▽
Context: an optimization exercise on an open-source flow, tuned for small area. The choices shown serve that exercise and are no tape-out recipe.
The RTL was checked by simulation tests, not by an equivalence proof against the original design.
Power figures rest on the tool's default switching activity, not on a simulated workload.

Setup of fjord:
## eegFirFilter
module eegFirFilter (
    input logic clk,
    input logic reset,
    input logic [12:0] sampleIn,
    output logic [30:0] filterOut
);
Size in the first run: roughly 1,100 cells after synthesis, about 320 flip-flops, roughly 46 I/O pins, about 17,000 sq um of cells after synthesis.
Settings: LEC_CHECK=0, ABC_AREA=0, CAP_MARGIN=20, CORE_MARGIN=2, CORE_UTILIZATION=75, CTS_BUF_LIST=sky130_fd_sc_hd__clkbuf_8, CTS_CLUSTER_DIAMETER=60, CTS_CLUSTER_SIZE=14, PLACE_DENSITY=0.85, SETUP_SLACK_MARGIN=0.05, SLEW_MARGIN=20, SYNTH_HIERARCHICAL=1, SYNTH_MINIMUM_KEEP_SIZE=0; clock period 6.0 ns.
standard.sh (not shown) runs the stock make flow with config.mk's settings and CLKGATE_MAP_FILE= SYNTH_SCRIPT=/design/flow/synth_recipe.tcl, a recipe that flattens the netlist after the stock synthesis.
==> flow/flow/run.sh <==
#!/bin/bash
# Layout flow: the standard ORFS flow, with the port buffers made from the
# smallest buffer cell (every input and output port still gets its own buffer).
set -euo pipefail
bash standard.sh "BUFFER_PORTS_ARGS=-buffer_cell sky130_fd_sc_hd__buf_1" finish > standard_flow.log 2>&1
In summary, fjord completed successfully, with a layout that passed the timing, design-rule and antenna checks.
The inputs of delta differ from those of fjord as listed below.
# fjord
export LEC_CHECK = 0
export ABC_AREA = 0
export CAP_MARGIN = 20
export CORE_MARGIN = 2
export CORE_UTILIZATION = 75
export CTS_BUF_LIST = sky130_fd_sc_hd__clkbuf_8
export CTS_CLUSTER_DIAMETER = 60
export CTS_CLUSTER_SIZE = 14
export PLACE_DENSITY = 0.85
export SETUP_SLACK_MARGIN = 0.05
export SLEW_MARGIN = 20
export SYNTH_HIERARCHICAL = 1
export SYNTH_MINIMUM_KEEP_SIZE = 0
create_clock -name core_clock -period 6.0 [get_ports {clk}]
# delta
export LEC_CHECK = 0
export ABC_AREA = 0
export CAP_MARGIN = 20
export CORE_MARGIN = 2
export CORE_UTILIZATION = 75
export CTS_BUF_LIST = sky130_fd_sc_hd__clkbuf_8
export CTS_CLUSTER_DIAMETER = 70
export CTS_CLUSTER_SIZE = 16
export PLACE_DENSITY = 0.75
export SLEW_MARGIN = 20
export SYNTH_HIERARCHICAL = 1
export SYNTH_MINIMUM_KEEP_SIZE = 0
create_clock -name core_clock -period 6.0 [get_ports {clk}]
### Flow results
fjord reports its worst-path cell with the longest stage delay as sky130_fd_sc_hd__fa_2 while delta reports sky130_fd_sc_hd__fa_1. Reported for fjord and delta, number of gates on the worst path with buffers counted turned out identical to the last digit. delta -> fjord: net count of the finished layout flat. Met1 wire length, fjord and delta: larger value in delta. Of fjord and delta, the run reporting the higher final wirelength was fjord.
This design comes from an exercise in tuning for small area, a short achievable clock period and few clock cycles on the open sky130 flow, not from production work.
RTL that was checked went through simulation tests only; none was proved equivalent to the original.
Power figures rest on the tool's default switching activity, not on a simulated workload.

==> module rrd_emit, before the edit <==
module rrd_emit (
	input  wire logic        clk,
	input  wire logic        arst_n,
	input  wire logic        wr_en,
	input  wire logic [5:0]  wr_addr,
	input  wire logic [7:0]  wr_data,
	output logic             p_busy,
	output logic             p_thr_busy,
	output logic             out_idle,
	input  wire logic        thr_backup,
	input  wire logic        p_load,
	input  wire logic [1:0]  p_status,
	input  wire logic        p_thr_seen,
	input  wire logic        p_thr_kept,
	input  wire logic        p_present,
	input  wire logic [5:0]  p_len,
	input  wire logic        p_long,
	input  wire logic        p_stop,
	input  wire logic [6:0]  p_base,
	input  wire logic [31:0] thr,
	output logic             old_v,
	output logic [6:0]       old_ptr,
	output logic             tx_valid,
	input  wire logic        tx_ready,
	output logic [1:0]       tx_status_code,
	output logic [31:0]      tx_throttle_ms,
	output logic             tx_value_present,
	output logic [5:0]       tx_value_length,
	output logic [7:0]       tx_value_byte,
	output logic [4:0]       tx_byte_index,
	output logic             tx_value_too_long,
	output logic             tx_stopped_early,
	output logic             tx_last_result
);
	logic [7:0] mem [64];
	always_ff @(posedge clk) begin
		if (wr_en) mem[wr_addr] <= wr_data;
	end
	logic       q_v, q_go;
	logic [1:0] q_st;
	logic       q_ts, q_tk, q_pr, q_lg, q_sp;
	logic [5:0] q_len;
	logic [6:0] q_base;
	logic       cv, cnew, czero;
	logic [4:0] ck, cend;
	logic [6:0] rptr;
	logic       r_v, r_last, r_first;
	logic [7:0] r_byte;
	logic [4:0] r_idx;
	logic       o_v, o_last, o_pr, o_lg, o_sp;
	logic [7:0] o_byte;
	logic [4:0] o_idx;
	logic [1:0] o_st;
	logic [31:0] o_thr;
	logic [5:0] o_len;
	wire mv_o  = r_v && (!o_v || tx_ready);
	wire mv_r  = cv && (!r_v || mv_o);
	wire clast = (ck == cend);
	wire cload = q_v && !q_go && (!cv || (mv_r && clast));
	wire q_out = mv_o && r_first;
	assign p_busy     = q_v;
	assign p_thr_busy = q_v && q_ts && !q_tk;
	logic idle_q;
	assign out_idle   = idle_q;
	assign old_v      = cv || q_v;
	assign old_ptr    = cv ? rptr : q_base;
	always_ff @(posedge clk or negedge arst_n) begin
		if (!arst_n) begin
			q_v <= 1'b0;
			idle_q <= 1'b1;
			rptr <= 7'd0;
			o_byte <= 8'd0;
			q_go <= 1'b0;
			cv  <= 1'b0;
			r_v <= 1'b0;
			o_v <= 1'b0;
		end else begin
			if (cload) rptr <= q_base;
			else if (mv_r) rptr <= rptr + 7'd1;
			if (mv_o) o_byte <= r_byte;
			idle_q <= !o_v && !r_v && !cv && !q_v;
			if (p_load) q_v <= 1'b1;
			else if (q_out) q_v <= 1'b0;
			if (p_load) q_go <= 1'b0;
			else if (cload) q_go <= 1'b1;
			if (cload) cv <= 1'b1;
			else if (mv_r && clast) cv <= 1'b0;
			if (mv_r) r_v <= 1'b1;
			else if (mv_o) r_v <= 1'b0;
			if (mv_o) o_v <= 1'b1;
			else if (tx_ready) o_v <= 1'b0;
		end
	end
	always_ff @(posedge clk) begin
		if (p_load) begin
			q_st   <= p_status;
			q_ts   <= p_thr_seen;
			q_tk   <= p_thr_kept;
			q_pr   <= p_present;
			q_len  <= p_len;
			q_lg   <= p_long;
			q_sp   <= p_stop;
			q_base <= p_base;
		end
		if (cload) begin
			cnew  <= 1'b1;
			czero <= (q_len == 6'd0);
			ck    <= 5'd0;
			cend  <= (q_len == 6'd0) ? 5'd0 : 5'(q_len - 6'd1);
		end else if (mv_r) begin
			cnew <= 1'b0;
			ck   <= ck + 5'd1;
		end
		if (mv_r) begin
			r_byte  <= czero ? 8'd0 : mem[rptr[5:0]];
			r_idx   <= ck;
			r_last  <= clast;
			r_first <= cnew;
		end
		if ((q_out && !q_tk) || thr_backup) begin
			o_thr <= thr & {32{q_ts || thr_backup}};
		end
		if (mv_o) begin
			o_idx  <= r_idx;
			o_last <= r_last;
			if (r_first) begin
				o_st  <= q_st;
				o_pr  <= q_pr;
				o_len <= q_len;
				o_lg  <= q_lg;
				o_sp  <= q_sp;
			end
		end
	end
	assign tx_valid          = o_v;
	assign tx_status_code    = o_st;
	assign tx_throttle_ms    = o_thr;
	assign tx_value_present  = o_pr;
	assign tx_value_length   = o_len;
	assign tx_value_byte     = o_byte;
	assign tx_byte_index     = o_idx;
	assign tx_value_too_long = o_lg;
	assign tx_stopped_early  = o_sp;
	assign tx_last_result    = o_last;
endmodule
△
Which lines belong in the answer? Exactly those from the first line of the entries through the line holding "period 6.0 ns.", inclusive, copied unchanged.

ANSWER BOX:
Context: an optimization exercise on an open-source flow, tuned for small area. The choices shown serve that exercise and are no tape-out recipe.
The RTL was checked by simulation tests, not by an equivalence proof against the original design.
Power figures rest on the tool's default switching activity, not on a simulated workload.

Setup of fjord:
## eegFirFilter
module eegFirFilter (
    input logic clk,
    input logic reset,
    input logic [12:0] sampleIn,
    output logic [30:0] filterOut
);
Size in the first run: roughly 1,100 cells after synthesis, about 320 flip-flops, roughly 46 I/O pins, about 17,000 sq um of cells after synthesis.
Settings: LEC_CHECK=0, ABC_AREA=0, CAP_MARGIN=20, CORE_MARGIN=2, CORE_UTILIZATION=75, CTS_BUF_LIST=sky130_fd_sc_hd__clkbuf_8, CTS_CLUSTER_DIAMETER=60, CTS_CLUSTER_SIZE=14, PLACE_DENSITY=0.85, SETUP_SLACK_MARGIN=0.05, SLEW_MARGIN=20, SYNTH_HIERARCHICAL=1, SYNTH_MINIMUM_KEEP_SIZE=0; clock period 6.0 ns.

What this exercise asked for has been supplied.